Os Estados Unidos seguem com um elevado ritmo de aumento das mortes, ainda que com tendência de redução, estando em 27% em 14 dias, mantendo expressivo número de mortes diárias e inúmeros focos regionais. Itália, Espanha, França, Bélgica e Alemanha conseguiram reduzir a expansão dos novos casos a menos de 0,2% ao dia (índice 30 vezes menor que o Brasil). Nos últimos dias, o número de mortes no Brasil já foi superior a Reino Unido, Espanha, Itália, França, Alemanha, Bélgica e Holanda somados.

Outros países, situados na América Latina, África, Ásia e Oriente Médio, embora com número ainda menos expressivo de casos ou de mortes, vêm tendo crescimento bastante superior à média mundial, com perspectiva de rápido agravamento da situação. Dentre estes, tiveram crescimento do número de casos superior a 100% nos últimos 14 dias: Haiti (5.9x), Tajdiquistão (5.6x), Guatemala (2.8x), Kuwait (2.79x), Bolívia (2.49x), Afeganistão (2.4x), Honduras (2.32), África do Sul (2,3x), Bangladesh (2.28x), Chile (2.23x), Congo (2.17x) Índia (2.11x), Omã (2.08x), Catar (2.06x), Gana (2.03x). Outros, com crescimento abaixo de 100% no período, estão já entre os 20 com maior número de mortos: Peru (1.9x), Rússia (1.86x) e Equador (1.25x).
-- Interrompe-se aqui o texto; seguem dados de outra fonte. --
### config.mk
export PLATFORM = sky130hd
export DESIGN_NAME = swa_div
export DESIGN_NICKNAME = d
export VERILOG_FILES = /design/src/assert_macros.svh /design/src/swa_pkg.sv /design/src/swa_div.sv
export SDC_FILE = /design/constraint.sdc
export NUM_CORES = 1
export LEC_CHECK = 0
export BUFFER_PORTS_ARGS = -buffer_cell sky130_fd_sc_hd__buf_4
export CORE_MARGIN = 8
export CORE_UTILIZATION = 57
export CTS_CLUSTER_SIZE = 14
export DETAILED_ROUTE_END_ITERATION = 12
export HOLD_SLACK_MARGIN = 0.06
export PLACE_DENSITY = 0.78
export SLEW_MARGIN = 25
export SYNTH_ARGS = -nofsm -noshare
export SYNTH_HDL_FRONTEND = slang
export SYNTH_SLANG_ARGS = --single-unit
### constraint.sdc
create_clock -name i_clk -period 2.9 [get_ports i_clk]
set_clock_uncertainty 0.15 [all_clocks]
set_input_delay 0.58 -clock i_clk [delete_from_list [all_inputs] [get_ports i_clk]]
set_output_delay 0.58 -clock i_clk [all_outputs]
set_load 0.02 [all_outputs]
## src/design/rsaks_pkg.sv

```systemverilog
// Shared types and constants for the RSA key setup block.
`timescale 1ns / 1ps
`default_nettype none
package rsaks_pkg;

    // Arithmetic key width; operands and results wrap modulo 2^KEY_W.
    localparam int KEY_W = 128;
    localparam int CNT_W = $clog2(KEY_W);

    typedef logic [KEY_W-1:0] t_key;

    // Operation codes of the shared arithmetic unit.
    typedef enum logic {
        OP_MUL = 1'b0,
        OP_DIV = 1'b1
    } t_op;

    // Result status codes.
    typedef enum logic [1:0] {
        ST_OK      = 2'd0,
        ST_RANGE   = 2'd1,
        ST_COPRIME = 2'd2
    } t_status;

    // Sequencer states.
    typedef enum logic [3:0] {
        S_IDLE,
        S_N_GO,
        S_N_WAIT,
        S_PHI_GO,
        S_PHI_WAIT,
        S_CHECK,
        S_LOOP,
        S_DIV_WAIT,
        S_MUL_GO,
        S_MUL_WAIT,
        S_FINAL,
        S_INV_WAIT,
        S_DONE
    } t_state;

    // Request from the sequencer to the arithmetic unit.
    typedef struct packed {
        logic start;
        t_op  op;
        t_key a;
        t_key b;
    } t_arith_req;

    // Response from the arithmetic unit.
    typedef struct packed {
        logic done;
        t_key lo;
        t_key rem;
    } t_arith_rsp;

endpackage
`default_nettype wire

```

## src/design/rsaks_arith.sv

```systemverilog
// Shared bit-serial multiplier and restoring divider, one bit per cycle.
`timescale 1ns / 1ps
`default_nettype none
module rsaks_arith (
    input  wire logic                 i_clk,
    input  wire logic                 i_rst_n,
    input  wire rsaks_pkg::t_arith_req i_req,
    output rsaks_pkg::t_arith_rsp     o_rsp
);
    import rsaks_pkg::*;

    logic             r_busy, n_busy;
    logic             r_done, n_done;
    t_op              r_op, n_op;
    t_key             r_a, n_a;
    t_key             r_b, n_b;
    t_key             r_acc, n_acc;
    t_key             r_rem, n_rem;
    logic [CNT_W-1:0] r_cnt, n_cnt;
    logic [KEY_W:0]   trial;
    logic [KEY_W:0]   diff;

    // One step of either operation.
    always_comb begin
        n_busy = r_busy;
        n_done = 1'b0;
        n_op   = r_op;
        n_a    = r_a;
        n_b    = r_b;
        n_acc  = r_acc;
        n_rem  = r_rem;
        n_cnt  = r_cnt;
        trial  = {r_rem, r_a[KEY_W-1]};
        diff   = trial - {1'b0, r_b};
        if (i_req.start && !r_busy) begin
            n_busy = 1'b1;
            n_op   = i_req.op;
            n_a    = i_req.a;
            n_b    = i_req.b;
            n_acc  = '0;
            n_rem  = '0;
            n_cnt  = CNT_W'(KEY_W - 1);
        end else if (r_busy) begin
            if (r_op == OP_MUL) begin
                // Shift-add multiply, low KEY_W bits kept.
                if (r_b[0]) begin
                    n_acc = r_acc + r_a;
                end
                n_a = {r_a[KEY_W-2:0], 1'b0};
                n_b = {1'b0, r_b[KEY_W-1:1]};
            end else begin
                // Restoring divide: bring down one dividend bit.
                n_a = {r_a[KEY_W-2:0], 1'b0};
                if (!diff[KEY_W]) begin
                    n_rem = diff[KEY_W-1:0];
                    n_acc = {r_acc[KEY_W-2:0], 1'b1};
                end else begin
                    n_rem = trial[KEY_W-1:0];
                    n_acc = {r_acc[KEY_W-2:0], 1'b0};
                end
            end
            if (r_cnt == '0) begin
                n_busy = 1'b0;
                n_done = 1'b1;
            end else begin
                n_cnt = r_cnt - 1'b1;
            end
        end
    end

    // Control registers.
    always_ff @(posedge i_clk) begin
        if (!i_rst_n) begin
            r_busy <= 1'b0;
            r_done <= 1'b0;
        end else begin
            r_busy <= n_busy;
            r_done <= n_done;
        end
    end

    // Datapath registers.
    always_ff @(posedge i_clk) begin
        r_op  <= n_op;
        r_a   <= n_a;
        r_b   <= n_b;
        r_acc <= n_acc;
        r_rem <= n_rem;
        r_cnt <= n_cnt;
    end

    assign o_rsp.done = r_done;
    assign o_rsp.lo   = r_acc;
    assign o_rsp.rem  = r_rem;

endmodule
`default_nettype wire

```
De outro lado, há um crescente número de países com a situação estabilizada e que praticamente não tem tido novos casos, como Coréia do Sul, Taiwan, Vietnã, Nova Zelândia, Eslovênia, Cuba, Uruguai e Paraguai, todos eles com expressiva redução do número de casos ativos. 

É imprescindível e urgente reduzir o ritmo de crescimento do número de casos e do número de mortes no Brasil, pois a manutenção destes índices projeta um cenário cada vez mais terrível. Se por hipótese considerarmos que este ritmo se mantenha o mesmo (2.22 vezes a cada 14 dias), o número de mortes no Brasil atingiria 41.944 em 03/06, 93.117 em 17/6 e 206.720 em 01/07. Não se trata de uma previsão, mas de projeção do que pode ocorrer caso não sejamos capazes de diminuir o atual ritmo de forma muito mais vigorosa. Para isto, são inadiáveis medidas para ampliação do nível de isolamento individual, associadas à garantia de efetivas condições de sobrevivência ao conjunto dos trabalhadores, em especial aos mais precarizados. Um pequeno aumento ou uma pequena diminuição no percentual produz um grande efeito em cascata nos números em dois ou três ciclos, o que reforça a urgência do reforço das medidas protetivas.